Iron deficiency causes aspartate-sensitive metabolic and proliferative dysfunction in CD8+ T cells

Author:

Teh Megan R.ORCID,Gudgeon Nancy,Frost Joe N.,Sinclair Linda V.,Smith Alastair L.,Millington Christopher L.,Kronsteiner BarbaraORCID,Roberts Jennie,Marzullo Bryan P.,Preston Alexandra E.,Rehwinkel Jan,Milne Thomas A.ORCID,Tennant Daniel A.,Dunachie Susanna J.ORCID,Armitage Andrew E.,Dimeloe Sarah,Drakesmith HalORCID

Abstract

SummaryIron is an irreplaceable co-factor for metabolism. Iron deficiency affects >1 billion people, causing symptoms including anaemia and impaired immunity. Nevertheless, precisely how iron deprivation impacts immune cell function remains poorly characterised. We therefore interrogated how physiologically low iron availability affected activated CD8+ T cell metabolism and function, using multi-omic and metabolic labelling approaches.

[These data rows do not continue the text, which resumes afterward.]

===== src/rtl/axis_pcie_tlp_log_event_mux.sv =====
// axis_pcie_tlp_log_event_mux
// Merges NUM_CH producer log streams into one valid/ready stream. Each channel
// has its own FIFO, and every entry is timestamped in its write cycle.
// Channels are served round-robin. An AFU SoftReset toggle event has priority
// over all channels. finish_logger starts an orderly drain; flush_done reports
// that the drain is complete.
module axis_pcie_tlp_log_event_mux #(
  parameter int NUM_CH     = 4,
  parameter int MSG_W      = 64,
  parameter int FIFO_DEPTH = 8,
  parameter int TS_W       = 64
) (
  input  logic                      clk,
  input  logic                      SoftReset_n,
  input  logic                      afu_softreset,
  input  logic [NUM_CH-1:0]         in_valid,
  input  logic [NUM_CH-1:0]         in_ts_en,
  input  logic [NUM_CH*MSG_W-1:0]   in_msg,
  input  logic                      finish_logger,
  output logic                      out_valid,
  input  logic                      out_ready,
  output logic [$clog2(NUM_CH):0]   out_ch,
  output logic                      out_ts_en,
  output logic [TS_W-1:0]           out_ts,
  output logic [MSG_W-1:0]          out_msg,
  output logic [NUM_CH*16-1:0]      drop_cnt,
  output logic                      flush_done
);
  localparam int CH_W  = $clog2(NUM_CH) + 1;
  localparam int AW    = $clog2(FIFO_DEPTH);
  localparam int PTR_W = AW + 1;
  localparam int E_W   = 1 + TS_W + MSG_W;

  typedef enum logic [1:0] {ST_RUN = 2'd0, ST_DRAIN = 2'd1, ST_DONE = 2'd2} state_t;

  state_t                state_q, state_d;
  logic [TS_W-1:0]       ts_ctr_q, ts_ctr_d;
  logic [CH_W-1:0]       rr_ptr_q, rr_ptr_d;
  logic                  afu_q, afu_d;
  logic                  rst_pend_q, rst_pend_d;
  logic [1:0]            rst_val_q, rst_val_d;
  logic [PTR_W-1:0]      wr_ptr_q [NUM_CH], wr_ptr_d [NUM_CH];
  logic [PTR_W-1:0]      rd_ptr_q [NUM_CH], rd_ptr_d [NUM_CH];
  logic [15:0]           drop_q [NUM_CH], drop_d [NUM_CH];
  logic [E_W-1:0]        mem_q [NUM_CH][FIFO_DEPTH];
  logic                  out_valid_q, out_valid_d;
  logic [CH_W-1:0]       out_ch_q, out_ch_d;
  logic                  out_ts_en_q, out_ts_en_d;
  logic [TS_W-1:0]       out_ts_q, out_ts_d;
  logic [MSG_W-1:0]      out_msg_q, out_msg_d;
  logic                  flush_done_q, flush_done_d;

  logic [NUM_CH-1:0]     empty_s, full_s, pop_s, wr_en_s;
  logic                  load_s, found_s, all_empty_s;
  logic [CH_W-1:0]       grant_s;
  logic [E_W-1:0]        head_s;

  // FIFO status from wrapping pointer comparison
  always_comb begin
    for (int k = 0; k < NUM_CH; k++) begin
      empty_s[k] = (wr_ptr_q[k] == rd_ptr_q[k]);
      full_s[k]  = (wr_ptr_q[k][PTR_W-1] != rd_ptr_q[k][PTR_W-1]) &&
                   (wr_ptr_q[k][AW-1:0] == rd_ptr_q[k][AW-1:0]);
    end
    all_empty_s = &empty_s;
  end

  // Round-robin search from rr_ptr, plus pop/write enables and selected head entry
  always_comb begin
    found_s = 1'b0;
    grant_s = {CH_W{1'b0}};
    head_s  = {E_W{1'b0}};
    load_s  = !out_valid_q || out_ready;
    for (int i = 0; i < NUM_CH; i++) begin
      for (int k = 0; k < NUM_CH; k++) begin
        if (!found_s && !empty_s[k] && (((int'(rr_ptr_q) + i) % NUM_CH) == k)) begin
          found_s = 1'b1;
          grant_s = CH_W'(k);
        end else begin
          found_s = found_s;
        end
      end
    end
    for (int k = 0; k < NUM_CH; k++) begin
      if (found_s && (grant_s == CH_W'(k))) begin
        head_s = mem_q[k][rd_ptr_q[k][AW-1:0]];
      end else begin
        head_s = head_s;
      end
      pop_s[k]   = load_s && !rst_pend_q && found_s && (grant_s == CH_W'(k));
      wr_en_s[k] = in_valid[k] && (state_q == ST_RUN) && (!full_s[k] || pop_s[k]);
    end
  end

  // Next-state: counters, FIFO pointers, drop counts, reset-event capture, output stage, FSM
  always_comb begin
    state_d      = state_q;
    ts_ctr_d     = ts_ctr_q + TS_W'(1);
    rr_ptr_d     = rr_ptr_q;
    afu_d        = afu_softreset;
    rst_pend_d   = rst_pend_q;
    rst_val_d    = rst_val_q;
    out_valid_d  = out_valid_q;
    out_ch_d     = out_ch_q;
    out_ts_en_d  = out_ts_en_q;
    out_ts_d     = out_ts_q;
    out_msg_d    = out_msg_q;
    for (int k = 0; k < NUM_CH; k++) begin
      wr_ptr_d[k] = wr_ptr_q[k] + (wr_en_s[k] ? PTR_W'(1) : PTR_W'(0));
      rd_ptr_d[k] = rd_ptr_q[k] + (pop_s[k] ? PTR_W'(1) : PTR_W'(0));
      if (in_valid[k] && (state_q == ST_RUN) && full_s[k] && !pop_s[k] && (drop_q[k] != 16'hFFFF)) begin
        drop_d[k] = drop_q[k] + 16'd1;
      end else begin
        drop_d[k] = drop_q[k];
      end
    end
    // Output register: reset event first, then the round-robin grant
    if (load_s) begin
      if (rst_pend_q) begin
        out_valid_d = 1'b1;
        out_ch_d    = CH_W'(NUM_CH);
        out_ts_en_d = 1'b1;
        out_ts_d    = ts_ctr_q;
        out_msg_d   = MSG_W'(rst_val_q);
        rst_pend_d  = 1'b0;
      end else if (found_s) begin
        out_valid_d = 1'b1;
        out_ch_d    = grant_s;
        out_ts_en_d = head_s[E_W-1];
        out_ts_d    = head_s[MSG_W +: TS_W];
        out_msg_d   = head_s[MSG_W-1:0];
        rr_ptr_d    = (grant_s == CH_W'(NUM_CH - 1)) ? {CH_W{1'b0}} : grant_s + CH_W'(1);
      end else begin
        out_valid_d = 1'b0;
      end
    end else begin
      out_valid_d = out_valid_q;
    end
    // A toggle captured this cycle wins over the clear above; repeat toggles coalesce
    if ((state_q != ST_DONE) && (afu_softreset != afu_q)) begin
      rst_pend_d = 1'b1;
      rst_val_d  = {afu_q, afu_softreset};
    end else begin
      rst_val_d  = rst_val_q;
    end
    case (state_q)
      ST_RUN: begin
        if (finish_logger) state_d = ST_DRAIN;
        else               state_d = ST_RUN;
      end
      ST_DRAIN: begin
        if (all_empty_s && !rst_pend_q && !out_valid_q) state_d = ST_DONE;
        else                                             state_d = ST_DRAIN;
      end
      ST_DONE: state_d = ST_DONE;
      default: state_d = ST_RUN;
    endcase
    flush_done_d = (state_d == ST_DONE);
  end

  // State registers with asynchronous reset
  always_ff @(posedge clk or negedge SoftReset_n) begin
    if (!SoftReset_n) begin
      state_q      <= ST_RUN;
      ts_ctr_q     <= {TS_W{1'b0}};
      rr_ptr_q     <= {CH_W{1'b0}};
      afu_q        <= 1'b0;
      rst_pend_q   <= 1'b0;
      rst_val_q    <= 2'b00;
      out_valid_q  <= 1'b0;
      out_ch_q     <= {CH_W{1'b0}};
      out_ts_en_q  <= 1'b0;
      out_ts_q     <= {TS_W{1'b0}};
      out_msg_q    <= {MSG_W{1'b0}};
      flush_done_q <= 1'b0;
      for (int k = 0; k < NUM_CH; k++) begin
        wr_ptr_q[k] <= {PTR_W{1'b0}};
        rd_ptr_q[k] <= {PTR_W{1'b0}};
        drop_q[k]   <= 16'd0;
      end
    end else begin
      state_q      <= state_d;
      ts_ctr_q     <= ts_ctr_d;
      rr_ptr_q     <= rr_ptr_d;
      afu_q        <= afu_d;
      rst_pend_q   <= rst_pend_d;
      rst_val_q    <= rst_val_d;
      out_valid_q  <= out_valid_d;
      out_ch_q     <= out_ch_d;
      out_ts_en_q  <= out_ts_en_d;
      out_ts_q     <= out_ts_d;
      out_msg_q    <= out_msg_d;
      flush_done_q <= flush_done_d;
      for (int k = 0; k < NUM_CH; k++) begin
        wr_ptr_q[k] <= wr_ptr_d[k];
        rd_ptr_q[k] <= rd_ptr_d[k];
        drop_q[k]   <= drop_d[k];
      end
    end
  end

  // FIFO storage; contents need no reset because the pointers define validity
  always_ff @(posedge clk) begin
    for (int k = 0; k < NUM_CH; k++) begin
      if (wr_en_s[k]) begin
        mem_q[k][wr_ptr_q[k][AW-1:0]] <= {in_ts_en[k], ts_ctr_q, in_msg[k*MSG_W +: MSG_W]};
      end
    end
  end

  assign out_valid  = out_valid_q;
  assign out_ch     = out_ch_q;
  assign out_ts_en  = out_ts_en_q;
  assign out_ts     = out_ts_q;
  assign out_msg    = out_msg_q;
  assign flush_done = flush_done_q;

  for (genvar g = 0; g < NUM_CH; g++) begin : g_drop
    assign drop_cnt[g*16 +: 16] = drop_q[g];
  end
endmodule


===== config.mk =====
export PLATFORM = sky130hd
export DESIGN_NAME = axis_pcie_tlp_log_event_mux
export DESIGN_NICKNAME = d
export VERILOG_FILES = /design/src/rtl/axis_pcie_tlp_log_event_mux.sv
export SDC_FILE = /design/constraint.sdc
export NUM_CORES = 2
export LEC_CHECK = 0
export ABC_AREA = 1
export ABC_CLOCK_PERIOD_IN_PS = 9100
export CAP_MARGIN = 0
export CORE_UTILIZATION = 35
export DETAILED_ROUTE_END_ITERATION = 10
export GPL_TIMING_DRIVEN = 0
export HOLD_SLACK_MARGIN = 0.12
export SYNTH_ARGS = -nofsm -noshare
export SYNTH_HDL_FRONTEND = slang
export SYNTH_MEMORY_MAX_BITS = 65536
export SYNTH_SLANG_ARGS = --single-unit

===== constraint.sdc =====
create_clock -name clk -period 9.1 [get_ports clk]
set_input_delay 0.91 -clock clk [delete_from_list [all_inputs] [get_ports clk]]
set_output_delay 0.91 -clock clk [all_outputs]
set_load 0.02 [all_outputs]

==> results.tsv <==
stage	metric	value	unit
yosys	mapped cell area	174100	um^2
yosys	Synth area leader	edfxtp_1	
final_layout	fillcell total	45340	
sta	final hold violations	0	
placement	RD Place Congestion	0.9376	
setup_path	Setup CP Type	reg -> reg	
route	WL/cell	28.56	um
flow_run	maxcap violations	6	
clocking	Clock Latency Late Sink	1.07	ns
yosys	#FFs+latches synth	4430	
floorplan	core area	494500	um^2
setup_path	FF-to-FF Start	rd_ptr_q[13]	
route	number of nets with antenna violations after routing	0	
floorplan	Placement Rows	258	
placement	dpl cells	20150	
clocking	H-tree depth	5	
yosys	Syn Inst Count	12870	
yosys	top cells by area, synth	edfxtp_1 (71%), o21ai_0 (4.5%), dfrtp_1 (4.3%), nand2_1 (3.6%), nor2_1 (3.1%)	
setup_path	Worst path slowest cell	buf_2	
setup_path	CP max FO	10	
floorplan	Initial Util	35.20	%
sta	Period minus WS final	7.375	ns
grt	initial antenna violation count	139	
grt	number of global-route vias before repair	112500	
route	DRC errors left	0	
floorplan	die area	500100	um^2
yosys	commonest register cell after synthesis	edfxtp_1	
power	Static Leakage	69.87	nW
final_layout	P&R area growth vs syn	18.14	%
setup_path	CP endpoint kind	flop	
placement	pre-CTS setup slack	2.007	ns
setup_path	Startpoint Class	flop	
clocking	Clock Tree Root	clkbuf_16	
outcome	failing checks	max-capacitance violations, max-slew violations	
grt	Total GRT Usage	23.13	%
route	Final Routed Wirelength	601500	um
clocking	CTS tree	done	
yosys	Syn. warnings	0	
final_layout	Nets	14270	
floorplan	Die X	707.2	um
yosys	syn avg cell area	13.52	um^2
sta	clock skew	0.1377	ns
placement	Post-DP HPWL	424800	um
sta	Tcrit/Tclk final	81.04	%
power	power per cell area	350.9	nW/um^2
yosys	number of synthesized flops with an enable pin	4128	
sta	Max Slew Vio Count	35	
route	vias per cell	5.599	
sta	Setup TNS Final	0	ns
sta	Finish-stage setup viols	0	
grt	gr ovfl total	0	
route	DR pass1 iterations	8	
yosys	Yosys top cell area share	71.22	%
power	Power, Total	72.17	mW
setup_path	Req. time, crit path	10.09	ns
clocking	Clk pin slew, worst setup/hold paths	0.06	ns
setup_path	Worst Setup SP	rd_ptr_q[13]	
sta	RSZ-0062 raised after global routing	no	
route	via count	117900	
grt	first-pass GRT wire length	838100	um
worst_hold_path	kind of path behind the tightest hold check	in -> async	
clocking	clock buffer count from CTS	441	
placement	PortBufs	466	
setup_path	critical path arrival	8.36	ns
floorplan	IO Pins	467	
sta	max frequency	135.6	MHz
sta	Slew @ Worst Pin	1.620	ns
yosys	FFs w/ async S/R, synth	6.817	%
clocking	postcts setup bufs	0	
setup_path	Crit path largest cell delay	0.74	ns
setup_path	most used cell along the critical path	nand2_1	
yosys	sequential share of the synthesized area	75.56	%
grt	largest net degree at the start of global routing	112	
route	initial DRC count	15190	
sta	Slew HR	-7.996	%
final_layout	layout cells sized above 1	7.922	%
yosys	syn nets	13170	
sta	post-route worst setup slack	1.725	ns
clocking	CTS max path bufs	4	
yosys	Synth cell types	48	
floorplan	Die H	707.2	um
outcome	status	finished, violations left	
clocking	Clock Sinks	4430	
power	VDD IR max	0.3617	mV
final_layout	Non-Filler Instances	21060	
==> per-layer routing <==
metal	routed length (um)	part of all wire, %	vias up	global-route usage [%]
met4	30200	5.0	38	10.74
met3	67640	11	1114	6.929
met5	245	0.041	-	0
met1	227400	38	59430	29.33
li1	-	-	50980	-
met2	276000	46	6362	36.45
==> cells in the mapped netlist (all sizes together), types with 132 or more instances <==
cell and n:
o21ai 1604, nor2 1447, dfrtp 302, a21oi 651
o221ai 262, inv 164, o221a 132, a221oi 198
o22ai 259, nand2 1658, nand3 325, edfxtp 4128
o211ai 194, clkbuf 811
==> repair_timing <==
item	CTS	global route
resized for setup	0	0
hold buffers	1	0
endpoints found under the setup margin	0	0
endpoints found under the hold margin	113	0
==> power by group <==
| group | total [mW] | internal (mW) | switching, mW |
|---|---|---|---|
| registers | 23.2 | 22.9 | 0.359 |
| logic | 30.9 | 6.75 | 24.1 |
| clock network | 18.0 | 10.1 | 7.97 |
| total | 72.2 | 39.7 | 32.5 |
==> final timing paths <==
path	endpoint	slack (ns)	cells past startpoint
max	out_msg[36]	1.73	29
min	drop_cnt[3]	0.23	2
max reg2reg	out_msg[36]	1.73	29
min reg2reg	out_msg[55]	0.48	2
max in group asynchronous	ts_ctr_q[32]	6.84	5
min in group clk	afu_q	0.41	1
==> final cells by class <==
| class | instances | area [um^2] | share of cell area (%) |
|---|---|---|---|
| inverter | 165 | 621.8 | 0.3024 |
| buffer | 930 | 3588 | 1.745 |
| timing repair buffer | 654 | 8571 | 4.168 |
| sequential | 4430 | 131600 | 63.98 |
| tap | 6630 | 8295 | 4.034 |
| clock inverter | 247 | 2295 | 1.116 |
| antenna | 79 | 197.7 | 0.09614 |
| multi-input combinational | 7349 | 38610 | 18.77 |
| clock buffer | 577 | 11900 | 5.789 |
==> flip-flops by register name, summed over array words and instances, names as in the netlist, 2 cells and up <==
| name | cells |
|---|---|
| rr_ptr_q | 2 |
| state_q | 2 |
| mem_q | 4128 |
| ts_ctr_q | 64 |
| drop_cnt | 64 |
| out_msg | 64 |
| out_ts | 64 |
| rd_ptr_q | 16 |
| wr_ptr_q | 16 |
| rst_val_q | 2 |
| out_ch | 3 |
==> placed cells by master (no fill, tap or decap), drive strengths merged, types with 259 or more instances in the layout <==
master            n
edfxtp         4128
nand2          1658
o21ai          1604
nor2           1447
clkbuf         1388
a21oi           651
clkdlybuf4s50   465
nand3           325
buf             307
dfrtp           302
o221ai          262
o22ai           259
==> worst max-delay path, delay by kind of cell, from the launching register on <==
kind / cells / cell delay, ns
DFF: 1 / 0.36
adders and majority gates: 1 / 0.18
AOI/OAI and AO/OA: 3 / 1.04
and+or+nand+nor: 19 / 2.99
buffers and inverters: 6 / 2.67
==> kinds of logic (layout without fill, tap and decap cells) <==
family | Yosys count | after routing | synth area share, %
compound gates | 3595 | 3595 | 12.94
xor+xnor | 136 | 136 | 0.6843
fa+ha+maj | 25 | 25 | 0.1797
buf+inv | 1095 | 2573 | 2.405
flops | 4430 | 4430 | 75.56
mux | 2 | 2 | 0.01294
other cells | 0 | 79 | 0
simple gates | 3591 | 3591 | 8.219
==> through the flow <==
stage / hold slack [ns] / instance area [um^2] / util [%]
floorplan: 0.4420 / 174100 / -
global placement: 0.4624 / 187000 / 37.82
detailed placement: 0.4597 / 191100 / 38.64
CTS: 0.1495 / 205300 / 41.51
global route: 0.1936 / 205500 / 41.56
finish: 0.2312 / 205600 / 41.58
No activity file was read; power rests on OpenSTA's default activity.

Iron limitation profoundly stalled proliferation without influencing cell viability, altered histone methylation status and disrupted mitochondrial membrane potential. Consistently, metabolism of glucose and glutamine in the TCA cycle was limited, indeed TCA cycle activity was partially reversed to a reductive trajectory. Previous studies have shown mitochondria-derived aspartate is crucial for proliferation of transformed cells. Surprisingly, we found aspartate was increased in stalled iron deficient CD8+ T-cells, but was not utilised cytosolically for nucleotide synthesis, likely due to trapping within depolarised mitochondria. Conversely, exogenous aspartate, which directly accesses the cytosol, markedly rescued the clonal expansion of even severely iron-deficient CD8+ T-cells. Overall, iron scarcity creates a mitochondrial-located metabolic bottleneck impairing T-cells, which can be bypassed by resupplying inhibited biochemical processes with aspartate. These findings reveal molecular consequences of iron deficiency for CD8+ T cell function, providing mechanistic insight into the basis for immune impairment during iron deficiency.